The JMF elite unit was established on 7 July 2008, by Tunku Ismail, who at that time was the JMF 2nd Staff Operations Officer and Training. He felt the need for a specific doctrine in JMF organisations to establish a special force capable of performing certain tasks efficiently. The establishment was also intended to provide the best personal security protection to the Johor Royal family.

To realise the objective, Tunku Ismail and 20 officers and members from JMF were trained in the selection of counter-terrorism courses by the Malaysian Army Grup Gerak Khas for three months at Fort Iskandar, Mersing, Johor. The courses were conducted with technical assistance and expertise provided by the Yankee Alpha Squadron of 22nd Commando Regiment and include the basic knowledge and specific skills appropriate to their duties as a special close protection to the Sultan of Johor Royal family.

Organisation 
The JMF Elite Forces establishment has several objectives, including identifying the best members of the JMF to participate in special teams and making them competent to perform specific tasks and develop self-esteem and level of JMF military discipline either on or off duty. The establishment seeks a friendly relationship with other Malaysian Special forces to share experiences and knowledge that will indirectly enhance existing professionalism. Tunku Ismail has the vision to see the establishment of the Elite Forces based on the JMF goals he outlined. One of them is making this a team that is able to perform the duties and responsibilities effectively, and the establishment of this as a springboard for the modernisation of the existing JMF service.

Duties and responsibilities 
The JMF Elite Forces have a different range of duties to the regular JMF unit. Their duties include:

 Keeping the security and protection of the Johor royal family, especially the Sultan of Johor, Sultanah of Johor, Prince and Princess of Johor and the Johor royal family who received the title.
 To act as a VIPs escort to dignitaries and VIP guests, especially among the Johor royalties.
 Implementation of privacy and confidentiality of operations that are necessary from time to time.
 Being tactical deploy units that can respond at any time.
 To act as a unit furtherance to the JMF.
 Being an observer in the work of special intelligence and reconnaissance.
 Combating terrorists who commit violence in the area of responsibility and hostage rescue movement can be made if necessary.

JMF Elite Forces are mandated to provide close protection duties for the following people:

 The Sultan of Johor, former and current
 The Sultanah of Johor, former and current
 Princes and princesses of Johor
 Other Royal families of Johor
 The Head Minister of Johor
 Foreign VIPs such as heads of states, ambassadors, etc.
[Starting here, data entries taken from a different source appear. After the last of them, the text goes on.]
Source: an optimization exercise on an open RTL-to-GDS flow (aim: small area). Production flows keep margins and buffers that such runs may drop.
Where RTL was checked, it was by simulation tests only, not by an equivalence proof against the original.
Function not checked in run 1: the RTL went through the layout flow alone.
Power figures rest on the tool's default switching activity, not on a simulated workload.

--- flow/config.mk ---
export PLATFORM = sky130hd
export DESIGN_NAME = cordic
export DESIGN_NICKNAME = cordic
export VERILOG_FILES = /design/flow/design.v
export SDC_FILE = /design/flow/constraint.sdc
export NUM_CORES = 4
export LEC_CHECK = 0
export ABC_AREA = 1
export CAP_MARGIN = 20
export CORE_MARGIN = 2
export CORE_UTILIZATION = 40
export CTS_BUF_LIST = sky130_fd_sc_hd__clkbuf_8
export GPL_TIMING_DRIVEN = 1
export PLACE_DENSITY = 0.8
export SLEW_MARGIN = 20
--- flow/constraint.sdc ---
create_clock -name core_clock -period 5.0 [get_ports {clock}]
set_input_delay 1.0000 -clock core_clock [delete_from_list [all_inputs] [get_ports {clock}]]
set_output_delay 1.0000 -clock core_clock [all_outputs]
set_load 0.01 [all_outputs]
--- flow/design.v ---
`timescale 1ns / 1ps
module addsub #(
    parameter W = 8
) (
    input  [W-1:0] a,
    input  [W-1:0] b,
    input          sub,
    output [W-1:0] s
);
    logic [W:0] c;
    logic [W-1:0] bb;
    assign c[0] = sub;
    assign bb = b ^ {W{sub}};
    genvar i;
    generate
        for (i = 0; i < W; i++) begin : g
            assign s[i] = a[i] ^ bb[i] ^ c[i];
            assign c[i+1] = (a[i] & bb[i]) | (c[i] & (a[i] ^ bb[i]));
        end
    endgenerate
endmodule
module addsmall #(
    parameter W = 12,
    parameter K = 6
) (
    input  [W-1:0] a,
    input  [K-1:0] b,
    input          sub,
    output [W-1:0] s
);
    logic [K:0] c;
    logic [K-1:0] bb;
    logic t;
    assign c[0] = sub;
    assign bb = b ^ {K{sub}};
    assign t = b[K-1] ^ sub;       
    genvar i;
    generate
        for (i = 0; i < K; i++) begin : lo
            assign s[i] = a[i] ^ bb[i] ^ c[i];
            assign c[i+1] = (a[i] & bb[i]) | (c[i] & (a[i] ^ bb[i]));
        end
    endgenerate
    logic [W-K:0] all1, any1;
    assign all1[0] = 1'b1;
    assign any1[0] = 1'b0;
    generate
        for (i = K; i < W; i++) begin : hi
            assign all1[i-K+1] = all1[i-K] & a[i];
            assign any1[i-K+1] = any1[i-K] | a[i];
            assign s[i] = a[i] ^ t ^ (t ? (c[K] | any1[i-K]) : (c[K] & all1[i-K]));
        end
    endgenerate
endmodule
module addfast #(
    parameter W = 12,
    parameter K = 6
) (
    input  [W-1:0] a,
    input  [K-1:0] b,
    input          sub,
    output [W-1:0] s
);
    localparam LG = (K + 1 > 8) ? 4 : (K + 1 > 4) ? 3 : (K + 1 > 2) ? 2 : 1;
    logic [K-1:0] bb, pp, gg;
    logic t;
    assign bb = b ^ {K{sub}};
    assign t = b[K-1] ^ sub;       
    logic [K:0] G [0:LG];
    logic [K:0] P [0:LG];
    assign G[0] = {(a[K-1:0] & bb), sub};
    assign P[0] = {(a[K-1:0] ^ bb), 1'b0};
    genvar l, i;
    generate
        for (l = 0; l < LG; l++) begin : lev
            for (i = 0; i <= K; i++) begin : node
                if (((i >> l) & 1) == 1) begin : comb
                    localparam integer J = ((i >> l) << l) - 1;
                    assign G[l+1][i] = G[l][i] | (P[l][i] & G[l][J]);
                    assign P[l+1][i] = P[l][i] & P[l][J];
                end else begin : pass
                    assign G[l+1][i] = G[l][i];
                    assign P[l+1][i] = P[l][i];
                end
            end
        end
    endgenerate
    logic [K:0] c;
    assign c = G[LG];
    assign s[K-1:0] = (a[K-1:0] ^ bb) ^ c[K-1:0];
    logic [W-K:0] all1, any1;
    assign all1[0] = 1'b1;
    assign any1[0] = 1'b0;
    generate
        for (i = K; i < W; i++) begin : hi
            assign all1[i-K+1] = all1[i-K] & a[i];
            assign any1[i-K+1] = any1[i-K] | a[i];
            assign s[i] = a[i] ^ t ^ (t ? (c[K] | any1[i-K]) : (c[K] & all1[i-K]));
        end
    endgenerate
endmodule
module addfast2 #(
    parameter W = 12,
    parameter K = 6
) (
    input  [W-1:0] a,
    input  [K-1:0] b,
    input          sub,
    output [W-1:0] s
);
    localparam LG = (K + 1 > 8) ? 4 : (K + 1 > 4) ? 3 : (K + 1 > 2) ? 2 : 1;
    localparam U = W - K;
    localparam LU = (U > 8) ? 4 : (U > 4) ? 3 : (U > 2) ? 2 : (U > 1) ? 1 : 0;
    logic [K-1:0] bb;
    logic t;
    assign bb = b ^ {K{sub}};
    assign t = b[K-1] ^ sub;
    logic [K:0] G [0:LG];
    logic [K:0] P [0:LG];
    assign G[0] = {(a[K-1:0] & bb), sub};
    assign P[0] = {(a[K-1:0] ^ bb), 1'b0};
    genvar l, i;
    generate
        for (l = 0; l < LG; l++) begin : lev
            for (i = 0; i <= K; i++) begin : node
                if (((i >> l) & 1) == 1) begin : comb
                    localparam integer J = ((i >> l) << l) - 1;
                    assign G[l+1][i] = G[l][i] | (P[l][i] & G[l][J]);
                    assign P[l+1][i] = P[l][i] & P[l][J];
                end else begin : pass
                    assign G[l+1][i] = G[l][i];
                    assign P[l+1][i] = P[l][i];
                end
            end
        end
    endgenerate
    logic [K:0] c;
    assign c = G[LG];
    assign s[K-1:0] = (a[K-1:0] ^ bb) ^ c[K-1:0];
    logic [U-1:0] O [0:LU];
    logic [U-1:0] Z [0:LU];
    assign O[0] = a[W-1:K];
    assign Z[0] = ~a[W-1:K];
    generate
        for (l = 0; l < LU; l++) begin : ulev
            for (i = 0; i < U; i++) begin : unode
                if (((i >> l) & 1) == 1) begin : comb
                    localparam integer J = ((i >> l) << l) - 1;
                    assign O[l+1][i] = O[l][i] & O[l][J];
                    assign Z[l+1][i] = Z[l][i] & Z[l][J];
                end else begin : pass
                    assign O[l+1][i] = O[l][i];
                    assign Z[l+1][i] = Z[l][i];
                end
            end
        end
    endgenerate
    wire inc = c[K] & ~t;
    wire dec = ~c[K] & t;
    assign s[K] = a[K] ^ inc ^ dec;
    generate
        for (i = 1; i < U; i++) begin : hi
            assign s[K+i] = a[K+i] ^ ((inc & O[LU][i-1]) | (dec & Z[LU][i-1]));
        end
    endgenerate
endmodule
module addfast3 #(
    parameter W = 12,
    parameter K = 6
) (
    input  [W-1:0] a,
    input  [K-1:0] b,
    input          sub,
    output [W-1:0] s
);
    localparam LG = (K + 1 > 8) ? 4 : (K + 1 > 4) ? 3 : (K + 1 > 2) ? 2 : 1;
    localparam U = W - K;
    localparam LU = (U > 8) ? 4 : (U > 4) ? 3 : (U > 2) ? 2 : (U > 1) ? 1 : 0;
    logic [K-1:0] bb;
    logic t;
    assign bb = b ^ {K{sub}};
    assign t = b[K-1] ^ sub;
    logic [K:0] G [0:LG];
    logic [K:0] P [0:LG];
    assign G[0] = {(a[K-1:0] & bb), sub};
    assign P[0] = {(a[K-1:0] ^ bb), 1'b0};
    genvar l, i;
    generate
        for (l = 0; l < LG; l++) begin : lev
            for (i = 0; i <= K; i++) begin : node
                if (((i >> l) & 1) == 1) begin : comb
                    localparam integer J = ((i >> l) << l) - 1;
                    assign G[l+1][i] = G[l][i] | (P[l][i] & G[l][J]);
                    assign P[l+1][i] = P[l][i] & P[l][J];
                end else begin : pass
                    assign G[l+1][i] = G[l][i];
                    assign P[l+1][i] = P[l][i];
                end
            end
        end
    endgenerate
    logic [K:0] c;
    assign c = G[LG];
    assign s[K-1:0] = (a[K-1:0] ^ bb) ^ c[K-1:0];
    logic [U-1:0] O [0:LU];
    assign O[0] = a[W-1:K] ^ {U{t}};
    generate
        for (l = 0; l < LU; l++) begin : ulev
            for (i = 0; i < U; i++) begin : unode
                if (((i >> l) & 1) == 1) begin : comb
                    localparam integer J = ((i >> l) << l) - 1;
                    assign O[l+1][i] = O[l][i] & O[l][J];
                end else begin : pass
                    assign O[l+1][i] = O[l][i];
                end
            end
        end
    endgenerate
    wire inc = c[K] ^ t;
    assign s[K] = a[K] ^ inc;
    generate
        for (i = 1; i < U; i++) begin : hi
            assign s[K+i] = a[K+i] ^ (inc & O[LU][i-1]);
        end
    endgenerate
endmodule
`timescale 1ns / 1ps
module phase_controller (
    input clock,
    input reset,
    output [3:0] code,
    output [7:0] w,
    output [1:0] quadrant
);
    logic [3:0] cd;
    logic [7:0] wr;
    logic [5:0] c;
    logic e, r;
    logic [1:0] q;
    wire pre = (cd == 4'd0);
    wire endq = (cd == 4'd14) && (wr == 8'h1d || wr == 8'h1e);
    logic [7:0] up1, up2;           
    logic [7:0] upw, upw1;          
    assign up1 = ({8{cd == 0}} & 8'he)
            | ({8{cd == 1}} & 8'h7e)
            | ({8{cd == 2}} & 8'h7e)
            | ({8{cd == 3}} & 8'h76)
            | ({8{cd == 4}} & 8'h7f)
            | ({8{cd == 5}} & 8'h7e)
            | ({8{cd == 6}} & 8'h7f)
            | ({8{cd == 7}} & 8'h40)
            | ({8{cd == 8}} & 8'h7f)
            | ({8{cd == 9}} & 8'h7e)
            | ({8{cd == 10}} & 8'h7e)
            | ({8{cd == 11}} & 8'h76)
            | ({8{cd == 12}} & 8'h7f)
            | ({8{cd == 13}} & 8'h7e);
    assign up2 = ({8{cd == 0}} & 8'hd)
            | ({8{cd == 1}} & 8'h7d)
            | ({8{cd == 2}} & 8'h7d)
            | ({8{cd == 3}} & 8'h75)
            | ({8{cd == 4}} & 8'h7e)
            | ({8{cd == 5}} & 8'h7d)
            | ({8{cd == 6}} & 8'h7e)
            | ({8{cd == 7}} & 8'h3f)
            | ({8{cd == 8}} & 8'h7e)
            | ({8{cd == 9}} & 8'h7d)
            | ({8{cd == 10}} & 8'h7d)
            | ({8{cd == 11}} & 8'h75)
            | ({8{cd == 12}} & 8'h7e)
            | ({8{cd == 13}} & 8'h7d);
    assign upw = ({8{cd == 4'd2 || cd == 4'd6 || cd == 4'd8 || cd == 4'd10}} & 8'h80)
            | ({8{cd == 4'd1 || cd == 4'd4 || cd == 4'd5 || cd == 4'd9 || cd == 4'd12 || cd == 4'd13}} & 8'h81)
            | ({8{cd == 4'd3 || cd == 4'd11}} & 8'h88)
            | ({8{cd == 4'd7}} & 8'hbf)
            | ({8{cd == 4'd0}} & 8'he1);
    assign upw1 = ({8{cd == 4'd2 || cd == 4'd6 || cd == 4'd8 || cd == 4'd10}} & 8'h81)
            | ({8{cd == 4'd1 || cd == 4'd4 || cd == 4'd5 || cd == 4'd9 || cd == 4'd12 || cd == 4'd13}} & 8'h82)
            | ({8{cd == 4'd3 || cd == 4'd11}} & 8'h89)
            | ({8{cd == 4'd7}} & 8'hc0)
            | ({8{cd == 4'd0}} & 8'he2);
    wire hit1 = ((wr == 8'h0e) && (cd == 4'd0))
        || ((wr == 8'h40) && (cd == 4'd7))
        || ((wr == 8'h76) && (cd == 4'd3 || cd == 4'd11))
        || ((wr == 8'h7e) && (cd == 4'd1 || cd == 4'd2 || cd == 4'd5 || cd == 4'd9 || cd == 4'd10 || cd == 4'd13))
        || ((wr == 8'h7f) && (cd == 4'd4 || cd == 4'd6 || cd == 4'd8 || cd == 4'd12));
    wire hit2 = ((wr == 8'h0d) && (cd == 4'd0))
        || ((wr == 8'h3f) && (cd == 4'd7))
        || ((wr == 8'h75) && (cd == 4'd3 || cd == 4'd11))
        || ((wr == 8'h7d) && (cd == 4'd1 || cd == 4'd2 || cd == 4'd5 || cd == 4'd9 || cd == 4'd10 || cd == 4'd13))
        || ((wr == 8'h7e) && (cd == 4'd4 || cd == 4'd6 || cd == 4'd8 || cd == 4'd12));
    wire xing = (cd != 4'd14) && (hit1 || (e && hit2));
    wire over = e && hit1;             
    logic [7:0] w_step;
    wire g1 = e | wr[0];
    assign w_step[0] = wr[0] ^ ~e;
    assign w_step[1] = wr[1] ^ g1;
    genvar k;
    generate
        for (k = 2; k < 8; k++) begin : ws
            assign w_step[k] = wr[k] ^ (g1 & (&wr[k-1:1]));
        end
    endgenerate
    logic [5:0] c_next;
    assign c_next = ({6{c == 6'd0}} & 6'he)
            | ({6{c == 6'd1}} & 6'hf)
            | ({6{c == 6'd2}} & 6'h10)
            | ({6{c == 6'd3}} & 6'h11)
            | ({6{c == 6'd4}} & 6'h12)
            | ({6{c == 6'd5}} & 6'h13)
            | ({6{c == 6'd6}} & 6'h14)
            | ({6{c == 6'd7}} & 6'h15)
            | ({6{c == 6'd8}} & 6'h16)
            | ({6{c == 6'd9}} & 6'h17)
            | ({6{c == 6'd10}} & 6'h18)
            | ({6{c == 6'd11}} & 6'h19)
            | ({6{c == 6'd12}} & 6'h1a)
            | ({6{c == 6'd13}} & 6'h1b)
            | ({6{c == 6'd14}} & 6'h1c)
            | ({6{c == 6'd15}} & 6'h1d)
            | ({6{c == 6'd16}} & 6'h1e)
            | ({6{c == 6'd17}} & 6'h1f)
            | ({6{c == 6'd18}} & 6'h20)
            | ({6{c == 6'd19}} & 6'h21)
            | ({6{c == 6'd20}} & 6'h22)
            | ({6{c == 6'd21}} & 6'h23)
            | ({6{c == 6'd22}} & 6'h24)
            | ({6{c == 6'd23}} & 6'h25)
            | ({6{c == 6'd24}} & 6'h26)
            | ({6{c == 6'd25}} & 6'he)
            | ({6{c == 6'd26}} & 6'hf)
            | ({6{c == 6'd27}} & 6'h10)
            | ({6{c == 6'd28}} & 6'h11)
            | ({6{c == 6'd29}} & 6'h12)
            | ({6{c == 6'd30}} & 6'h13)
            | ({6{c == 6'd31}} & 6'h14)
            | ({6{c == 6'd32}} & 6'h15)
            | ({6{c == 6'd33}} & 6'h16)
            | ({6{c == 6'd34}} & 6'h17)
            | ({6{c == 6'd35}} & 6'h18)
            | ({6{c == 6'd36}} & 6'h19)
            | ({6{c == 6'd37}} & 6'h1a)
            | ({6{c == 6'd38}} & 6'h1b);
    wire c_big = (c >= 6'd25);
    always_ff @(posedge clock) begin
        if (reset || pre) begin
            c <= '0;
            e <= 1'b0;
            r <= 1'b0;
        end
        else begin
            r <= endq;
            if (r)
                c <= '0;
            else begin
                c <= c_next;
                e <= c_big;
            end
        end
    end
    always_ff @(posedge clock) begin
        if (reset) begin
            q <= 2'd0;
            cd <= 4'd0;
            wr <= 8'd0;
        end
        else if (endq) begin
            q <= q + 2'd1;
            cd <= 4'd1;
            wr <= 8'he1;
        end
        else if (xing) begin
            cd <= cd + 4'd1;
            wr <= over ? upw1 : upw;
        end
        else
            wr <= w_step;
    end
    assign code = cd;
    assign w = wr;
    assign quadrant = q;
endmodule
`timescale 1ns / 1ps
module cordic (
    input clock,
    input reset,
    output signed [12:0] sine,
    output signed [12:0] cosine
);
    logic [3:0] code;
    logic [7:0] w;
    logic [1:0] q;
    phase_controller pc (.clock(clock), .reset(reset), .code(code), .w(w), .quadrant(q));
    wire [9:0] dirs_ac = {code, ~w[7], w[6:2]};
    wire tie1 = q[0] && (code == 4'd12) && (w == 8'h88);
    wire tie2 = q[0] && (code == 4'd4) && (w == 8'h88);
    wire [9:0] dirs_a = tie1 ? 10'b0100000010 : tie2 ? 10'b1100000010 : dirs_ac ^ {10{q[0]}};
    logic [10:0] x8, y8;
    wire [6:0] ts = dirs_a[9:3];
    wire sw = ts[6];
    wire [5:0] tj = ts[5:0] ^ {6{sw}};
    logic [10:0] ta, tb;
    assign ta = ({11{tj == 6'd11}} & 11'h7fe)
            | ({11{tj == 6'd12}} & 11'h7fd)
            | ({11{tj == 6'd13}} & 11'h7fd)
            | ({11{tj == 6'd14}} & 11'h7fb)
            | ({11{tj == 6'd15}} & 11'h7fb)
            | ({11{tj == 6'd16}} & 11'h7f5)
            | ({11{tj == 6'd17}} & 11'h7f3)
            | ({11{tj == 6'd18}} & 11'h7ef)
            | ({11{tj == 6'd19}} & 11'h7ed)
            | ({11{tj == 6'd20}} & 11'h7e8)
            | ({11{tj == 6'd21}} & 11'h7e4)
            | ({11{tj == 6'd22}} & 11'h7de)
            | ({11{tj == 6'd23}} & 11'h7da)
            | ({11{tj == 6'd24}} & 11'h7d1)
            | ({11{tj == 6'd25}} & 11'h7cb)
            | ({11{tj == 6'd26}} & 11'h7c3)
            | ({11{tj == 6'd27}} & 11'h7bd)
            | ({11{tj == 6'd28}} & 11'h7b4)
            | ({11{tj == 6'd29}} & 11'h7ac)
            | ({11{tj == 6'd30}} & 11'h7a2)
            | ({11{tj == 6'd31}} & 11'h79a)
            | ({11{tj == 6'd32}} & 11'h791)
            | ({11{tj == 6'd33}} & 11'h787)
            | ({11{tj == 6'd34}} & 11'h77d)
            | ({11{tj == 6'd35}} & 11'h773)
            | ({11{tj == 6'd36}} & 11'h766)
            | ({11{tj == 6'd37}} & 11'h75a)
            | ({11{tj == 6'd38}} & 11'h74e)
            | ({11{tj == 6'd39}} & 11'h742)
            | ({11{tj == 6'd40}} & 11'h732)
            | ({11{tj == 6'd41}} & 11'h724)
            | ({11{tj == 6'd42}} & 11'h716)
            | ({11{tj == 6'd43}} & 11'h708)
            | ({11{tj == 6'd44}} & 11'h6f8)
            | ({11{tj == 6'd45}} & 11'h6ea)
            | ({11{tj == 6'd46}} & 11'h6d9)
            | ({11{tj == 6'd47}} & 11'h6c9)
            | ({11{tj == 6'd48}} & 11'h6b5)
            | ({11{tj == 6'd49}} & 11'h6a5)
            | ({11{tj == 6'd50}} & 11'h692)
            | ({11{tj == 6'd51}} & 11'h680)
            | ({11{tj == 6'd52}} & 11'h66d)
            | ({11{tj == 6'd53}} & 11'h65b)
            | ({11{tj == 6'd54}} & 11'h647)
            | ({11{tj == 6'd55}} & 11'h635)
            | ({11{tj == 6'd56}} & 11'h61e)
            | ({11{tj == 6'd57}} & 11'h60a)
            | ({11{tj == 6'd58}} & 11'h5f4)
            | ({11{tj == 6'd59}} & 11'h5e0)
            | ({11{tj == 6'd60}} & 11'h5ca)
            | ({11{tj == 6'd61}} & 11'h5b4)
            | ({11{tj == 6'd62}} & 11'h59e);
    assign tb = ({11{tj == 6'd11}} & 11'he)
            | ({11{tj == 6'd12}} & 11'h30)
            | ({11{tj == 6'd13}} & 11'h4e)
            | ({11{tj == 6'd14}} & 11'h6e)
            | ({11{tj == 6'd15}} & 11'h8c)
            | ({11{tj == 6'd16}} & 11'hae)
            | ({11{tj == 6'd17}} & 11'hcc)
            | ({11{tj == 6'd18}} & 11'hec)
            | ({11{tj == 6'd19}} & 11'h10a)
            | ({11{tj == 6'd20}} & 11'h12c)
            | ({11{tj == 6'd21}} & 11'h14a)
            | ({11{tj == 6'd22}} & 11'h16a)
            | ({11{tj == 6'd23}} & 11'h188)
            | ({11{tj == 6'd24}} & 11'h1aa)
            | ({11{tj == 6'd25}} & 11'h1c8)
            | ({11{tj == 6'd26}} & 11'h1e8)
            | ({11{tj == 6'd27}} & 11'h206)
            | ({11{tj == 6'd28}} & 11'h225)
            | ({11{tj == 6'd29}} & 11'h243)
            | ({11{tj == 6'd30}} & 11'h261)
            | ({11{tj == 6'd31}} & 11'h27f)
            | ({11{tj == 6'd32}} & 11'h290)
            | ({11{tj == 6'd33}} & 11'h2ae)
            | ({11{tj == 6'd34}} & 11'h2cd)
            | ({11{tj == 6'd35}} & 11'h2e9)
            | ({11{tj == 6'd36}} & 11'h308)
            | ({11{tj == 6'd37}} & 11'h324)
            | ({11{tj == 6'd38}} & 11'h342)
            | ({11{tj == 6'd39}} & 11'h35e)
            | ({11{tj == 6'd40}} & 11'h37d)
            | ({11{tj == 6'd41}} & 11'h399)
            | ({11{tj == 6'd42}} & 11'h3b5)
            | ({11{tj == 6'd43}} & 11'h3d1)
            | ({11{tj == 6'd44}} & 11'h3ed)
            | ({11{tj == 6'd45}} & 11'h407)
            | ({11{tj == 6'd46}} & 11'h423)
            | ({11{tj == 6'd47}} & 11'h43d)
            | ({11{tj == 6'd48}} & 11'h459)
            | ({11{tj == 6'd49}} & 11'h473)
            | ({11{tj == 6'd50}} & 11'h48d)
            | ({11{tj == 6'd51}} & 11'h4a7)
            | ({11{tj == 6'd52}} & 11'h4c1)
            | ({11{tj == 6'd53}} & 11'h4d9)
            | ({11{tj == 6'd54}} & 11'h4f3)
            | ({11{tj == 6'd55}} & 11'h50b)
            | ({11{tj == 6'd56}} & 11'h526)
            | ({11{tj == 6'd57}} & 11'h53e)
            | ({11{tj == 6'd58}} & 11'h555)
            | ({11{tj == 6'd59}} & 11'h56b)
            | ({11{tj == 6'd60}} & 11'h584)
            | ({11{tj == 6'd61}} & 11'h59a)
            | ({11{tj == 6'd62}} & 11'h5b0);
    assign x8 = sw ? tb : ta;
    assign y8 = sw ? ta : tb;
    logic [9:0] dirs_r1;
    logic [1:0] q_r1;
    logic [10:0] x_r1;
    logic [10:0] y_r1;
    always_ff @(posedge clock) begin
        dirs_r1 <= dirs_a;
        q_r1 <= q;
        x_r1 <= x8;
        y_r1 <= y8;
    end
    logic [10:0] x9, y9;
    addfast2 #(.W(11), .K(4)) ux9 (.a(11'(x_r1)), .b(4'(y_r1 >> 8)), .sub(dirs_r1[2]), .s(x9));
    addfast2 #(.W(11), .K(4)) uy9 (.a(11'(y_r1)), .b(4'(x_r1 >> 8)), .sub(~dirs_r1[2]), .s(y9));
    logic [10:0] x10, y10;
    addfast2 #(.W(11), .K(3)) ux10 (.a(11'(x9)), .b(3'(y9 >> 9)), .sub(dirs_r1[1]), .s(x10));
    addfast2 #(.W(11), .K(3)) uy10 (.a(11'(y9)), .b(3'(x9 >> 9)), .sub(~dirs_r1[1]), .s(y10));
    logic [9:0] dirs_r2;
    logic [1:0] q_r2;
    logic [10:0] x_r2;
    logic [10:0] y_r2;
    always_ff @(posedge clock) begin
        dirs_r2 <= dirs_r1;
        q_r2 <= q_r1;
        x_r2 <= x10;
        y_r2 <= y10;
    end
    wire mx = q_r2[0] ^ q_r2[1];
    wire my = q_r2[1];
    wire bx = y_r2[10];
    wire by = x_r2[10];
    logic signed [2:0] ax, ay;
    assign ax = mx ? (dirs_r2[0] ? 3'd1 + {2'b00, bx} : 3'd1 - {2'b00, bx}) : (dirs_r2[0] ? 3'd0 - {2'b00, bx} : {2'b00, bx});
    assign ay = my ? (dirs_r2[0] ? 3'd1 - {2'b00, by} : 3'd1 + {2'b00, by}) : (dirs_r2[0] ? {2'b00, by} : 3'd0 - {2'b00, by});
    logic [10:0] rx, ry;
    addfast2 #(.W(11), .K(3)) ux11 (.a(x_r2 ^ {11{mx}}), .b(ax), .sub(1'b0), .s(rx));
    addfast2 #(.W(11), .K(3)) uy11 (.a(y_r2 ^ {11{my}}), .b(ay), .sub(1'b0), .s(ry));
    assign cosine = {1'b0, ~mx, rx};
    assign sine = {1'b0, ~my, ry};
endmodule
--- flow/run.sh ---
#!/bin/bash
# synth_recipe.tcl (not shown) runs the flow's synth.tcl, then flattens the netlist and writes it again
# the make line also repeats each setting of config.mk as NAME=value (left out here)
make -C /OpenROAD-flow-scripts/flow DESIGN_CONFIG=/design/flow/config.mk WORK_HOME=/design/flow/orfs CLKGATE_MAP_FILE= SYNTH_SCRIPT=/design/flow/synth_recipe.tcl finish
Selection and advanced training 
The selection only accessible to the current JMF troops. The sultan also encourages them to try for the JMF Elite Forces in their early 20s so they can stay fit for the special forces unit. Candidates will be tested with two Physical Fitness Test before sent to the Basic Commando Course at the Special Warfare Training Centre (PULPAK). The first two tests are conducted internally by JMF Elite Forces operators and its attrition rate is 90%.

Physical Fitness Test 

The test involves obstacle courses and much running.

Advanced Physical Fitness Test 

All candidates and current members are required to go through the Advanced Physical Fitness Test. Current members are obligatory to maintain the same fitness as standardised by the JMF Elite Forces. Fail to do so, current members will be dropped from the unit. After the test, the Platoon Leader then will decide which candidate will undergo the Basic Commando Course with the Malaysian Army.

The test includes:

 Camp stage:
Obstacle course
Fitness training
Combat training
Unarmed combat training
 City Stage:
 daytime run
Final Stage:
 speed march in  full battle gear under 3 hours.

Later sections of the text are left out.